#### ACTIVITY:
Reproduce precisely the lines between the start of the data below and the line with "export ABC_CLOCK_PERIOD_IN_PS = 15000", both included.

Collected data entries
※ ※ ※

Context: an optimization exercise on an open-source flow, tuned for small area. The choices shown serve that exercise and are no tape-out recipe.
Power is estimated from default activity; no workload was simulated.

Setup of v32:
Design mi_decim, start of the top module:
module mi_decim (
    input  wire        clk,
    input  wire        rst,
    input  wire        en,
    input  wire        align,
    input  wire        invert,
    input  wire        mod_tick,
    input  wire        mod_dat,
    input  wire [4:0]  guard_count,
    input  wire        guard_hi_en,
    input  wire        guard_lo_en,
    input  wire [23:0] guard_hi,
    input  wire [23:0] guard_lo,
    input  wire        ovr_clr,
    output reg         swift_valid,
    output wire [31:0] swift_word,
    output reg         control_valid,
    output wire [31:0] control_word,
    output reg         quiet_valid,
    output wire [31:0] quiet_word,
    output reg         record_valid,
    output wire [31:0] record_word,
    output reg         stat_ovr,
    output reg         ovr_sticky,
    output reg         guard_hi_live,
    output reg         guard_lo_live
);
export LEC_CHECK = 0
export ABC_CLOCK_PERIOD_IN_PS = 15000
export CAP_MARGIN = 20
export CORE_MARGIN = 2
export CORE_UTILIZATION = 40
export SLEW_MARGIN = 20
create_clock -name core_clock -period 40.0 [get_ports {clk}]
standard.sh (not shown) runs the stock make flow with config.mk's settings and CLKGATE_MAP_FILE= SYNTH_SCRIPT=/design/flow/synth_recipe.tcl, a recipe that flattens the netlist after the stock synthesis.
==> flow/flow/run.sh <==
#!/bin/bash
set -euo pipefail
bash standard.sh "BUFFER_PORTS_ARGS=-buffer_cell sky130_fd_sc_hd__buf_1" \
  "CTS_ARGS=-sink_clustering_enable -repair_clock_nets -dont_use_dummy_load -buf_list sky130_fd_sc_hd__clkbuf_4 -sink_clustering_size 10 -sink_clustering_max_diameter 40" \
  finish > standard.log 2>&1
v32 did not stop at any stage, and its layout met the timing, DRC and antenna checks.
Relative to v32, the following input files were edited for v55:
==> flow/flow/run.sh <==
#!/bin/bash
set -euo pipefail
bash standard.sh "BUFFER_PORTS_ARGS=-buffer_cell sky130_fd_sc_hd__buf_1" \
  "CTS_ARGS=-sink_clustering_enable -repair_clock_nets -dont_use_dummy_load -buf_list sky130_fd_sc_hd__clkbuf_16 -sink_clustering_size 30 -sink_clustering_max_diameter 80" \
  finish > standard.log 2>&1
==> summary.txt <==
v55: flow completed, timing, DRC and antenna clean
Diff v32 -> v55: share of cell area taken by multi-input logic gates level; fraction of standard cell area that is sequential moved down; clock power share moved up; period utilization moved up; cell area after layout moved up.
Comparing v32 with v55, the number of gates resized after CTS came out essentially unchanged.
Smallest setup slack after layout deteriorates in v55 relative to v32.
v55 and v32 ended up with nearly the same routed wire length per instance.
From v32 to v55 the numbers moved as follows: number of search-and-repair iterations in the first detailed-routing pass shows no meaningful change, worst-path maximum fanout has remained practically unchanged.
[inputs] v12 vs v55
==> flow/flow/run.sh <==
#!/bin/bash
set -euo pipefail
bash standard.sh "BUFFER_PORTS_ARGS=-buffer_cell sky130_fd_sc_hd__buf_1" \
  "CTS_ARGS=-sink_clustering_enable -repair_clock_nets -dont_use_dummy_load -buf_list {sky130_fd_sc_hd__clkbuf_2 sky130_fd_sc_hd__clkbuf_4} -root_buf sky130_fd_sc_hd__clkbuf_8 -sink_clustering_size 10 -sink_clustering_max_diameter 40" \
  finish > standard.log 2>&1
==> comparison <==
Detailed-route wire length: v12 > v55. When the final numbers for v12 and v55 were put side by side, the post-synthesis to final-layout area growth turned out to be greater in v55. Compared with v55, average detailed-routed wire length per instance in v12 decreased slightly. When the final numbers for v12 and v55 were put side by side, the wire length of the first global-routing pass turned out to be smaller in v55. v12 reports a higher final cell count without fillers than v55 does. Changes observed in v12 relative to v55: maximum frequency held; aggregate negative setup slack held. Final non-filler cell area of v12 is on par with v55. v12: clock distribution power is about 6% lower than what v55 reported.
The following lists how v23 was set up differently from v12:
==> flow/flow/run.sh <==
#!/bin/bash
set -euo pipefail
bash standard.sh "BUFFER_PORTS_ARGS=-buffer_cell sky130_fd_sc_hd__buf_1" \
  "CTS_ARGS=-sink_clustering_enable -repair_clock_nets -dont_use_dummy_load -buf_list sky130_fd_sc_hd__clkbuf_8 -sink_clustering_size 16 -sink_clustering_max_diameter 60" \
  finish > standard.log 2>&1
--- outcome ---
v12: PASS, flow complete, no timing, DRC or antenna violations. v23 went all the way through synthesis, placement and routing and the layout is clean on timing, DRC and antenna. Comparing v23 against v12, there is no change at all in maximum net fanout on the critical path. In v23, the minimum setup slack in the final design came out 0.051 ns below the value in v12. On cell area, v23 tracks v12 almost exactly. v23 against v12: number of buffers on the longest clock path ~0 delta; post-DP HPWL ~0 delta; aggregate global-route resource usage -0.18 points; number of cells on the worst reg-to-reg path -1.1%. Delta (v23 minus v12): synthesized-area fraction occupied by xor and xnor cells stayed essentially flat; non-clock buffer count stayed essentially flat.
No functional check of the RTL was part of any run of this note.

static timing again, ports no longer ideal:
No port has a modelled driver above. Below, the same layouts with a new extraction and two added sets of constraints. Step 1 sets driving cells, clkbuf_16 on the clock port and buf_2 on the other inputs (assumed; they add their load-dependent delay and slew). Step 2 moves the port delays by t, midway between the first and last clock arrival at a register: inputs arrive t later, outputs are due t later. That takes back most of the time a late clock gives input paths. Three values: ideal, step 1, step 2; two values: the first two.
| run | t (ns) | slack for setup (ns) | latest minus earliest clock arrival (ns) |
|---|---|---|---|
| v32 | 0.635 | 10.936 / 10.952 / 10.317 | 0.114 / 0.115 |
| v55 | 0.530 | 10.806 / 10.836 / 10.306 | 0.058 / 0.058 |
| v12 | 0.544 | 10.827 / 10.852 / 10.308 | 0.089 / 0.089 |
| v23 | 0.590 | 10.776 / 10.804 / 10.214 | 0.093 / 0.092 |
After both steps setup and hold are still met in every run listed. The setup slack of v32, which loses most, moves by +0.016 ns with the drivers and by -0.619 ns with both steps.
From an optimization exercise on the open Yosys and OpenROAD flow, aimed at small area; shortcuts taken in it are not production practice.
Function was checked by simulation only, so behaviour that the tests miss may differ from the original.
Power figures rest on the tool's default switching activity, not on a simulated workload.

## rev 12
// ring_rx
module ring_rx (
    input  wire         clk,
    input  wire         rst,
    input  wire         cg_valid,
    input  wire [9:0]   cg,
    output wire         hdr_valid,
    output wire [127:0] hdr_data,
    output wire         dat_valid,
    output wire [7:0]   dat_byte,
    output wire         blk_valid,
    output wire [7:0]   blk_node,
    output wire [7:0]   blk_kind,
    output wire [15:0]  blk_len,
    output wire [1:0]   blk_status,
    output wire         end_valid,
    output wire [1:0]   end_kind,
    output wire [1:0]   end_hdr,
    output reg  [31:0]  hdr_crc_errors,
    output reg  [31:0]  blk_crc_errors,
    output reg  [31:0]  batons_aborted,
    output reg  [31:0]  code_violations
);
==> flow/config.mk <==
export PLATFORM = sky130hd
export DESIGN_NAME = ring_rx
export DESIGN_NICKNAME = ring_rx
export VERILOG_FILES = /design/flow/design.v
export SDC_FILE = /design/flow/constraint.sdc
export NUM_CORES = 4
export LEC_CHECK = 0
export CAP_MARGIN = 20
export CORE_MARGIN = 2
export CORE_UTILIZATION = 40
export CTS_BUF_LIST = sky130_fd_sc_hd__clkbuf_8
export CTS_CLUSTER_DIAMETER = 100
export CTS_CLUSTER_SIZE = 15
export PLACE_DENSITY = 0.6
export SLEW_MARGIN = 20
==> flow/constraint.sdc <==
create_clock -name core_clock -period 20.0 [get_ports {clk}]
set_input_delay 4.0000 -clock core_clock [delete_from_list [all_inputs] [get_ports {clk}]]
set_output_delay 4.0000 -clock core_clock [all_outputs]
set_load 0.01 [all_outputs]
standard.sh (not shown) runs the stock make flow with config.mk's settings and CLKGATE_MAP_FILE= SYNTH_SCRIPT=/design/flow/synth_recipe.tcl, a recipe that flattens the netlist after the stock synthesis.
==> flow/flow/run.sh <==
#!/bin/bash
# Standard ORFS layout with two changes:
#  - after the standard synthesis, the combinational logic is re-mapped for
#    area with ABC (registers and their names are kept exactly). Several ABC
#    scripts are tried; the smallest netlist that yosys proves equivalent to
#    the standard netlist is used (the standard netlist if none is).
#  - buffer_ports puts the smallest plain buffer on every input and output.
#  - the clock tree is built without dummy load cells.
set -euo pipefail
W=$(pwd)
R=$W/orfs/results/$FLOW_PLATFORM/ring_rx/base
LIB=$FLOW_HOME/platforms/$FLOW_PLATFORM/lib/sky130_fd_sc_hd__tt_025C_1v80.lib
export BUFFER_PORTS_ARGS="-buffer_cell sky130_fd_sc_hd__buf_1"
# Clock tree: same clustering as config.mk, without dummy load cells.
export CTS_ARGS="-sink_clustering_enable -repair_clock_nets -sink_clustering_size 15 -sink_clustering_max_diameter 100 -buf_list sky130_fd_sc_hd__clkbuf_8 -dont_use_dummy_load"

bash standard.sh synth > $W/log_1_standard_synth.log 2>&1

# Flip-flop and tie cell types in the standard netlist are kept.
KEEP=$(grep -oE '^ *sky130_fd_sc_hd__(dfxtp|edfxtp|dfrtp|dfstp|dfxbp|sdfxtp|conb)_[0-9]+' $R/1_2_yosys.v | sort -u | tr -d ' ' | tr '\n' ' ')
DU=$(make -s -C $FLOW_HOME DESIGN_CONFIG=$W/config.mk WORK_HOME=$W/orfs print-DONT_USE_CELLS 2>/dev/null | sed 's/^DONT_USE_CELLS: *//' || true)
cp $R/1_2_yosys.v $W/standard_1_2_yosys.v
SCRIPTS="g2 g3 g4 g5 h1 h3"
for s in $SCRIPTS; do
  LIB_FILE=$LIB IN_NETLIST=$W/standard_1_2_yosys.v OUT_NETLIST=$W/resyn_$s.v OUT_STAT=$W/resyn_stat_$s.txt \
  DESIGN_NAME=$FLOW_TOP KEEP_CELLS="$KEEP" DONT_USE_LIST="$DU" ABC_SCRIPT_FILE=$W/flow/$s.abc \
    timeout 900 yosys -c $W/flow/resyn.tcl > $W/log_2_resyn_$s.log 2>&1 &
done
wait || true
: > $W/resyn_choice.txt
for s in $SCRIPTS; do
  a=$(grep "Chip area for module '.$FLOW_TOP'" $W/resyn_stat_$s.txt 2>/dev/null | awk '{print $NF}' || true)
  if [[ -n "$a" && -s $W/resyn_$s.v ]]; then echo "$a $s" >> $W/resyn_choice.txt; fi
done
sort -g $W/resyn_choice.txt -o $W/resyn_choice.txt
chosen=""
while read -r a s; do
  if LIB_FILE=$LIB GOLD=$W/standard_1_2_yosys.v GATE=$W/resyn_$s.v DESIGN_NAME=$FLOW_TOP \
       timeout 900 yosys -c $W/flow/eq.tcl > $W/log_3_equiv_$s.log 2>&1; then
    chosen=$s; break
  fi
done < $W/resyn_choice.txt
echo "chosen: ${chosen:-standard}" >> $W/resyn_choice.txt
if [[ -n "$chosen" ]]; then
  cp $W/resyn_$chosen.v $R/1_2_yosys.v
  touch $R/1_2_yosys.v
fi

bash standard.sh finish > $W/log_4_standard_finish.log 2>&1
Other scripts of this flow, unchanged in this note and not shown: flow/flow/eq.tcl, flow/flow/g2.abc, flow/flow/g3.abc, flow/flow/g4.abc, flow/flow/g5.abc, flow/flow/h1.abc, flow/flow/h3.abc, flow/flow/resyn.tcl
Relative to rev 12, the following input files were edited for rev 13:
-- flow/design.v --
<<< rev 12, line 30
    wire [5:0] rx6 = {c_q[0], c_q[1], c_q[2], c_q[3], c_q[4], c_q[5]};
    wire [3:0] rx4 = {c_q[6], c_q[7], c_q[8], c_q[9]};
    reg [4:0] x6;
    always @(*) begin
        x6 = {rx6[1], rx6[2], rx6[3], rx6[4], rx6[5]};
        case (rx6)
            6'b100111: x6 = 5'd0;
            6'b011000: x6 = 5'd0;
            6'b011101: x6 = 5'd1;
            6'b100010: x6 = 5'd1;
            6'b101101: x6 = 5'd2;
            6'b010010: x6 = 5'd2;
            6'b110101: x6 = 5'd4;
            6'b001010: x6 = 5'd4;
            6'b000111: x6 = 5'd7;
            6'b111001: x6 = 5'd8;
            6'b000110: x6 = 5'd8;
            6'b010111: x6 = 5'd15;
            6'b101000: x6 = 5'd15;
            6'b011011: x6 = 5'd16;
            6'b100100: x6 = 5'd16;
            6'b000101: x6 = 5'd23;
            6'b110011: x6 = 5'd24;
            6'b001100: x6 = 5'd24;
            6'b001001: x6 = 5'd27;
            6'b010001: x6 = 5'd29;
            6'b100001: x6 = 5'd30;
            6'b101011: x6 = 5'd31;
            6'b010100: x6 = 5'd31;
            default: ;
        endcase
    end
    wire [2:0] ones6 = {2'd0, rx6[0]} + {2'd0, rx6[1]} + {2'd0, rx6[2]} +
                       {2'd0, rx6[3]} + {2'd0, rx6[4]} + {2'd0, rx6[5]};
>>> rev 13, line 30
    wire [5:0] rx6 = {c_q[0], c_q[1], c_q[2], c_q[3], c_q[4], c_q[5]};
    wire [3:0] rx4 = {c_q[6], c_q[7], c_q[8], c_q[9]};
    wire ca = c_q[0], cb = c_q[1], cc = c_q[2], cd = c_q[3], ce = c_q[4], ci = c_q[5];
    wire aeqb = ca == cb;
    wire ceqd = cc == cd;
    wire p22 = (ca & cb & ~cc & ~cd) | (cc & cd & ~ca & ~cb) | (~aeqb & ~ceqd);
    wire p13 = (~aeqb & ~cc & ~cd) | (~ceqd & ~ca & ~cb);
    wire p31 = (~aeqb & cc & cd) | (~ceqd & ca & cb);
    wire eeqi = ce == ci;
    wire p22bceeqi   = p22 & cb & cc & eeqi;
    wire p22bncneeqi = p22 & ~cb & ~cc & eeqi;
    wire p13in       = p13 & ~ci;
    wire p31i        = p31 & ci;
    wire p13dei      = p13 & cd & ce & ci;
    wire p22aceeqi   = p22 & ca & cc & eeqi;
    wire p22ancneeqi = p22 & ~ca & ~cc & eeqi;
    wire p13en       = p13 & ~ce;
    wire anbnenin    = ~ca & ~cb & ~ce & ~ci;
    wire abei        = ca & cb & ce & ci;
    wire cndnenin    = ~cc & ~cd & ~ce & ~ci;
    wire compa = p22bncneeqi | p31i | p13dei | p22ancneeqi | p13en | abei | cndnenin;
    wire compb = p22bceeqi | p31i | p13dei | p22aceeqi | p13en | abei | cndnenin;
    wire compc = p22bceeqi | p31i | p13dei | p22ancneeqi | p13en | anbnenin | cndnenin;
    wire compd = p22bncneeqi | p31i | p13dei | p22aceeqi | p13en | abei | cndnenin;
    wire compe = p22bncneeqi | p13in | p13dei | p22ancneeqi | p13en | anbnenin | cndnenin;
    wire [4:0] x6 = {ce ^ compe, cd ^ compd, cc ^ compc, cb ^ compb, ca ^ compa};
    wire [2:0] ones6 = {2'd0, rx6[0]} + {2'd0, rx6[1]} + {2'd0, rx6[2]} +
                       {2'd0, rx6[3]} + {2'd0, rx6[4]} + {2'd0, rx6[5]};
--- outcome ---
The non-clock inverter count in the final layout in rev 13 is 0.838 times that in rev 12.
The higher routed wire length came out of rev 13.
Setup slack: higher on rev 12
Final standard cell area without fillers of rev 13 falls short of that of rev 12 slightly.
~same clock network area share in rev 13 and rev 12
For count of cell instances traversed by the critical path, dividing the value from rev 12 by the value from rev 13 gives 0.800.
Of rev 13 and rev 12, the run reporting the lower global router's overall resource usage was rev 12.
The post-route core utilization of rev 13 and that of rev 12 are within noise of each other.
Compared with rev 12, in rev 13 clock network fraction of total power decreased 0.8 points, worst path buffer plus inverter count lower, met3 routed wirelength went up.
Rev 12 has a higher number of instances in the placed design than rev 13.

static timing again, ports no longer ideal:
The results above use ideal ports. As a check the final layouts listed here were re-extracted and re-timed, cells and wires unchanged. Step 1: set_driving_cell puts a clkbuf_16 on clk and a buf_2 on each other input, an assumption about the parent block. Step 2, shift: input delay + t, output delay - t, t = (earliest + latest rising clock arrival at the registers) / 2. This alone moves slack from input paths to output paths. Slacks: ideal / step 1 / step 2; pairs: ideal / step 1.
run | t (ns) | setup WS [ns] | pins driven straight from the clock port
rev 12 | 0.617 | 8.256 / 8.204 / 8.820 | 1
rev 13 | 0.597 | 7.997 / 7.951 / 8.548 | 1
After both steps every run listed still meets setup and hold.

※ ※ ※

#### REPLY TO THE EXERCISE:
Context: an optimization exercise on an open-source flow, tuned for small area. The choices shown serve that exercise and are no tape-out recipe.
Power is estimated from default activity; no workload was simulated.

Setup of v32:
Design mi_decim, start of the top module:
module mi_decim (
    input  wire        clk,
    input  wire        rst,
    input  wire        en,
    input  wire        align,
    input  wire        invert,
    input  wire        mod_tick,
    input  wire        mod_dat,
    input  wire [4:0]  guard_count,
    input  wire        guard_hi_en,
    input  wire        guard_lo_en,
    input  wire [23:0] guard_hi,
    input  wire [23:0] guard_lo,
    input  wire        ovr_clr,
    output reg         swift_valid,
    output wire [31:0] swift_word,
    output reg         control_valid,
    output wire [31:0] control_word,
    output reg         quiet_valid,
    output wire [31:0] quiet_word,
    output reg         record_valid,
    output wire [31:0] record_word,
    output reg         stat_ovr,
    output reg         ovr_sticky,
    output reg         guard_hi_live,
    output reg         guard_lo_live
);
export LEC_CHECK = 0
export ABC_CLOCK_PERIOD_IN_PS = 15000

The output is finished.